Gestern Abend begrüßte die Leiterin des Deutschen Exilarchivs 1933-1945 in der Deutschen Nationalbibliothek Frankfurt am Main, Sylvia Asmus, die Autorin Kirsten Jüngling, die ihre Nelly Mann-Biografie „Ich bin doch nicht nur schlecht“, erschienen bei Propyläen, vorstellte. Kirsten Jüngling legte bereits 2003 zusammen mit Brigitte Roßbeck eine Biografie über Katia Mann vor.
Drei Jahre benötigte Jüngling für ihr neuestes Buch, allein ein Jahr für die umfangreiche Recherche, die sie in viele Archive führte. Die überraschendste Entdeckung machte sie wohl im Feuchtwanger-Archiv in den USA, hier fand sie vier Kartons mit unsortierten Unterlagen, die Heinrich Mann einst Martha Feuchtwanger übergeben hatte.
Die Biografie schildert eine oft verzweifelte, in Alkohol- und Medikamentensucht flüchtende Frau, die den intellektuellen Exilkreisen nichts entgegensetzen konnte außer ihrer Natürlichkeit.
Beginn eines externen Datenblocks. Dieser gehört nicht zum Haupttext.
==> src/rtl/bin2bcd_conv.sv <==
// bin2bcd_conv: sequential binary-to-BCD converter using shift-and-add-3, one bit per clock.
// Latches bin_in on start, runs BIN_W iterations, then loads bcd_out/ovf on the completion
// edge and holds them until the next completion. Digit 0 occupies bcd_out[3:0].
// Build option: define OVF_HEX_PASS_EN to show the raw operand (zero-extended) on overflow
// instead of saturating every digit to 9.
`timescale 1ns/1ps

module bin2bcd_conv #(
  parameter int BIN_W  = 27,
  parameter int DIGITS = 8
) (
  input  logic                  clk,
  input  logic                  rst,
  input  logic                  start,
  input  logic [BIN_W-1:0]      bin_in,
  output logic [4*DIGITS-1:0]   bcd_out,
  output logic                  busy,
  output logic                  done,
  output logic                  ovf
);

  // Largest value representable in DIGITS decimal digits is 10^DIGITS - 1.
  function automatic logic [63:0] pow10(input int n);
    logic [63:0] p;
    p = 64'd1;
    for (int i = 0; i < n; i++) begin
      p = p * 64'd10;
    end
    return p;
  endfunction

  localparam int BCD_W = 4 * DIGITS;
  localparam int SR_W  = BCD_W + BIN_W;
  localparam int CNT_W = $clog2(BIN_W + 1);
  localparam logic [CNT_W-1:0] CNT_INIT = CNT_W'(BIN_W);
  localparam logic [CNT_W-1:0] CNT_LAST = CNT_W'(1);
  localparam logic [63:0]      MAX_VAL  = pow10(DIGITS) - 64'd1;

  typedef enum logic [1:0] {
    S_IDLE = 2'd0,
    S_CONV = 2'd1,
    S_DONE = 2'd2
  } state_t;

  state_t state_q, state_d;

  // Shift register: BCD field on top, binary operand shifting out of the bottom.
  logic [SR_W-1:0]  sr_q, sr_d;
  logic [SR_W-1:0]  sr_adj;
  logic [SR_W-1:0]  sr_shift;
  logic [CNT_W-1:0] cnt_q, cnt_d;
  logic             ovf_pend_q, ovf_pend_d;
  logic [BCD_W-1:0] bcd_q, bcd_d;
  logic             ovf_q, ovf_d;
  logic [BCD_W-1:0] ovf_sub;

  // Add-3 correction on every BCD nibble (top one included); binary part passes through.
  assign sr_adj[BIN_W-1:0] = sr_q[BIN_W-1:0];
  for (genvar gi = 0; gi < DIGITS; gi++) begin : g_add3
    assign sr_adj[BIN_W+4*gi +: 4] = (sr_q[BIN_W+4*gi +: 4] >= 4'd5)
                                   ? sr_q[BIN_W+4*gi +: 4] + 4'd3
                                   : sr_q[BIN_W+4*gi +: 4];
  end

  assign sr_shift = sr_adj << 1;

`ifdef OVF_HEX_PASS_EN
  // The shift register consumes the operand, so keep a copy for the raw-hex display.
  logic [BIN_W-1:0] bin_q, bin_d;

  // Overflow substitute: operand zero-extended to the display width.
  always_comb begin
    ovf_sub = '0;
    ovf_sub[BIN_W-1:0] = bin_q;
  end
`else
  // Overflow substitute: every digit saturates to 9.
  always_comb begin
    ovf_sub = {DIGITS{4'h9}};
  end
`endif

  // State register.
  always_ff @(posedge clk or negedge rst) begin
    if (!rst) begin
      state_q <= S_IDLE;
    end else begin
      state_q <= state_d;
    end
  end

  // Next-state logic: start is only honoured in IDLE; DONE lasts one cycle.
  always_comb begin
    state_d = state_q;
    case (state_q)
      S_IDLE:  if (start) state_d = S_CONV;
      S_CONV:  if (cnt_q == CNT_LAST) state_d = S_DONE;
      S_DONE:  state_d = S_IDLE;
      default: state_d = S_IDLE;
    endcase
  end

  // Output decode from the current state.
  always_comb begin
    busy = (state_q == S_CONV) || (state_q == S_DONE);
    done = (state_q == S_DONE);
  end

  assign bcd_out = bcd_q;
  assign ovf     = ovf_q;

  // Datapath next-state: latch on accept, iterate in CONV, publish on the last iteration.
  always_comb begin
    sr_d       = sr_q;
    cnt_d      = cnt_q;
    ovf_pend_d = ovf_pend_q;
    bcd_d      = bcd_q;
    ovf_d      = ovf_q;
`ifdef OVF_HEX_PASS_EN
    bin_d      = bin_q;
`endif
    case (state_q)
      S_IDLE: begin
        if (start) begin
          sr_d              = '0;
          sr_d[BIN_W-1:0]   = bin_in;
          cnt_d             = CNT_INIT;
          ovf_pend_d        = (64'(bin_in) > MAX_VAL);
`ifdef OVF_HEX_PASS_EN
          bin_d             = bin_in;
`endif
        end
      end
      S_CONV: begin
        sr_d  = sr_shift;
        cnt_d = cnt_q - CNT_W'(1);
        if (cnt_q == CNT_LAST) begin
          bcd_d = ovf_pend_q ? ovf_sub : sr_shift[SR_W-1:BIN_W];
          ovf_d = ovf_pend_q;
        end
      end
      default: begin
      end
    endcase
  end

  // Datapath registers; reset clears everything so no partial result is ever visible.
  always_ff @(posedge clk or negedge rst) begin
    if (!rst) begin
      sr_q       <= '0;
      cnt_q      <= '0;
      ovf_pend_q <= 1'b0;
      bcd_q      <= '0;
      ovf_q      <= 1'b0;
`ifdef OVF_HEX_PASS_EN
      bin_q      <= '0;
`endif
    end else begin
      sr_q       <= sr_d;
      cnt_q      <= cnt_d;
      ovf_pend_q <= ovf_pend_d;
      bcd_q      <= bcd_d;
      ovf_q      <= ovf_d;
`ifdef OVF_HEX_PASS_EN
      bin_q      <= bin_d;
`endif
    end
  end

endmodule

==> config.mk <==
export PLATFORM = sky130hd
export DESIGN_NAME = bin2bcd_conv
export DESIGN_NICKNAME = d
export VERILOG_FILES = /design/src/rtl/bin2bcd_conv.sv
export SDC_FILE = /design/constraint.sdc
export NUM_CORES = 1
export LEC_CHECK = 0
export BUFFER_PORTS_ARGS = -buffer_cell sky130_fd_sc_hd__buf_4
export CORE_ASPECT_RATIO = 1.5
export CORE_MARGIN = 1
export CORE_UTILIZATION = 45
export DETAILED_ROUTE_END_ITERATION = 8
export REMOVE_ABC_BUFFERS = 1
export SYNTH_ARGS = -nofsm -noshare
export SYNTH_HDL_FRONTEND = slang
export SYNTH_SLANG_ARGS = --single-unit
==> constraint.sdc <==
create_clock -name clk -period 2.18 [get_ports clk]
set_input_delay 0.436 -clock clk [delete_from_list [all_inputs] [get_ports clk]]
set_output_delay 0.436 -clock clk [all_outputs]
set_load 0.005 [all_outputs]
==> impl_metrics.ini <==
[global_route]
grt_pass1_vias = 3766
groute.usage.overall_pct = 21.6
antenna_found_initial = 0
grt_max_degree = 53
grt-ovfl-total = 0
grt_pass1_wl_um = 18600

[timing]
hold_viol = 0
timing.final.crit_share_pct = 93.7
timing.fmax_mhz = 490
finClkSkew_ns = 0.00369
period_minus_slack_ns = 2.04
rsz0062_at_grt = no
max_slew.worst_pin.slew_ns = 0.622
setup_violations = 0
slew_violations = 0
relSlewSlack_pct = 58.5
setup_slack_ns = 0.138

[power]
p_int_uw = 4770
switching_share_pct = 37.5
seqPwrFrac_pct = 39.1
p_leak_uw = 0.00267
power.total_uw = 7640
pwr-share-comb_pct = 40.3
pwr-share-clk_pct = 20.5
vdd_drop_max_uv = 748
cellPowerDensity_nw_per_um2 = 1290
p_sw_uw = 2870

[setup_path]
slowest_delay_ns = 0.57
worstPathArrival_ns = 2.31
slowest_stage = or3_1
path_class = register to register
cp_max_fo = 8
cp-start-kind = register
worst_ep_required_time_ns = 2.45
path_cells = inv_1, ha_1, or4b_4, or3_1, o21ai_2
end_kind = register

[route]
drc = 0
first_pass_iters = 4
vias = 3737
vias_per_cell = 5.48
final_antenna_net_count = 0
wirelength_um = 11100
wl_per_cell_um = 16.3
drt_iter0_drc = 156

[synthesis]
yosysTopAreaCellShare_pct = 51.1
synth_warnings = 0
avgSynthCellArea_um2 = 10.5
synth.distinct_cells = 38
synth-edff-count = 0
ys_ff_latch = 100
syn_inst = 467
yosys_most_used_dff = dfrtp_1
syn_area_um2 = 4890
synth_top_cell_by_area = dfrtp_1
seq_area_frac_synth_pct = 51.1
synth_area_leaders = dfrtp_1, ha_1, mux2i_1
ys_async_sr_fraction_pct = 100

[die]
start_util_pct = 46.2
die_w_um = 87.2
num_rows = 46
io_pins = 65
core_um2 = 10600
die_area_um2 = 11300
die_y_um = 130

[final_layout]
final_cell_mix = dfrtp_1, buf_4, nand2_1
final_layout_size_suffix_gt1_share_pct = 22.1
num_antenna_cells = 0
syn2layout_area_growth_pct = 20.6
regArea_um2 = 2500
n_fill_cell = 981
finish.net_count = 584
layout_commonest_cell = dfrtp_1
multi_input_area_um2 = 2200

[place]
place_congestion = 0.794
numPortBuffers = 64
pre_cts_ws_ns = 0.114
post-dp-hpwl_um = 7660

[cts]
cts_buffers = 9
cts_root_buf = clkbuf_16
cts_sinks = 100
clock_latency_ns = 0.34
htreeDepth = 3
tritoncts = yes
clk_path_buf_depth = 2
path_clk_slew_ns = 0.07

[run_status]
outcome = finished, final reports clean

[job]
drv_cap = 0

[min_path]
hold_path.class = input pin to asynchronous set/reset pin
## worst paths after layout
path	startpoint	to	slack [ns]	depth (start not counted)
worst min register to register	sr_q[10]	sr_q[10]	0.48	2
worst max register to register	cnt_q[1]	bcd_out[2]	0.14	5
max in group asynchronous	rst	sr_q[23]	1.54	2
worst max-delay path	cnt_q[1]	bcd_out[2]	0.14	5
min in group clk	bin_in[0]	sr_q[0]	0.32	2
worst min-delay path	rst	bcd_out[20]	0.02	1
## flip-flops by register name, indices dropped and copies added, names as in the netlist
name	flops
bcd_out	32
cnt_q	5
ovf	1
ovf_pend_q	1
sr_q	59
state_q	2
## cells by family (layout without fill, tap and decap cells)
group | count (synthesis) | after routing | share of synthesized area, %
AO/OA/AOI/OAI | 139 | 139 | 18.4
XOR/XNOR | 11 | 11 | 1.97
adder cells (fa/ha/maj) | 21 | 21 | 5.37
buffers and inverters | 45 | 116 | 4.29
flip-flops | 100 | 100 | 51.1
multiplexers | 34 | 34 | 7.18
AND/OR/NAND/NOR | 117 | 117 | 11.7
## Yosys cell counts (all sizes together), types with 2 or more instances
cell type	number
dfrtp	100
clkbuf	7
xor2	2
o22ai	12
inv	21
a21oi	31
nand3	2
xnor2	9
buf	17
a2111oi	8
a22o	15
a32o	8
mux2i	25
o21ai	53
ha	21
nor2	30
nand2b	9
nor3b	16
mux2	9
nand2	53
o31ai	9
## power by group through the flow
stage	logic [µW]	registers, µW	clock network (µW)
finish	3080	2990	1570
global route	3480	3080	1680
CTS	3120	2990	1630
detailed placement	3100	3010	0
global placement	3030	3000	0
floorplan	2070	2890	0
## per-stage QoR
| stage | utilization (%) | cells | instance area [µm²] | TNS, ns | hold WS (ns) |
|---|---|---|---|---|---|
| CTS | 55.7 | 682 | 5900 | 0 | 0.0299 |
| floorplan | - | 443 | 4760 | -94.51 | 0.140 |
| global placement | 52.9 | 666 | 5600 | 0 | 0.406 |
| finish | 55.8 | 682 | 5900 | 0 | 0.0192 |
| detailed placement | 52.9 | 666 | 5600 | 0 | 0.404 |
| global route | 55.8 | 682 | 5900 | 0 | 0.0339 |
## what timing repair did
item | in CTS | in global routing
hold buffers | 0 | 0
setup buffers | 0 | 0
gates resized for setup | 0 | 3
setup endpoints to repair | 0 | 3
## area by class of cell
type / instances / share of cell area, %
clock inverter: 3 / 0.318
tap: 144 / 3.05
inverter: 21 / 1.34
timing repair buffer: 79 / 10.9
sequential: 100 / 42.4
clock buffer: 13 / 4.75
multi-input combinational: 322 / 37.3
## critical path: cells and delay by family, from the launching register on
family          cells  cell delay [ns]
buf+inv             1             0.11
compound gates      1             0.22
simple gates        2             1.07
flops               1             0.39
fa+ha+maj           1             0.18
## metal layers
layer	vias to the layer above	GRT usage, %	part of all wire, %
li1	1793	-	-
met1	1833	26.1	43
met2	94	37.8	51
met3	17	4.55	4.5
met4	0	8.00	2.2
met5	-	0	0
Note: power is estimated with default switching activity, not from simulation.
Für den fast 30 Jahre älteren Heinrich Mann, der Emmy Johanna Westphal, adoptierte Kröger, 1929 in Berlin kennen lernte und sie zehn Jahre später im französischen Exil heiratete, war Nelly allerdings ein Glücksfall, wie er selbst schreibt.
Nelly Mann hielt den schwierigen Zeiten nicht stand. 1944 schied sie 46-jährig freiwillig aus dem Leben.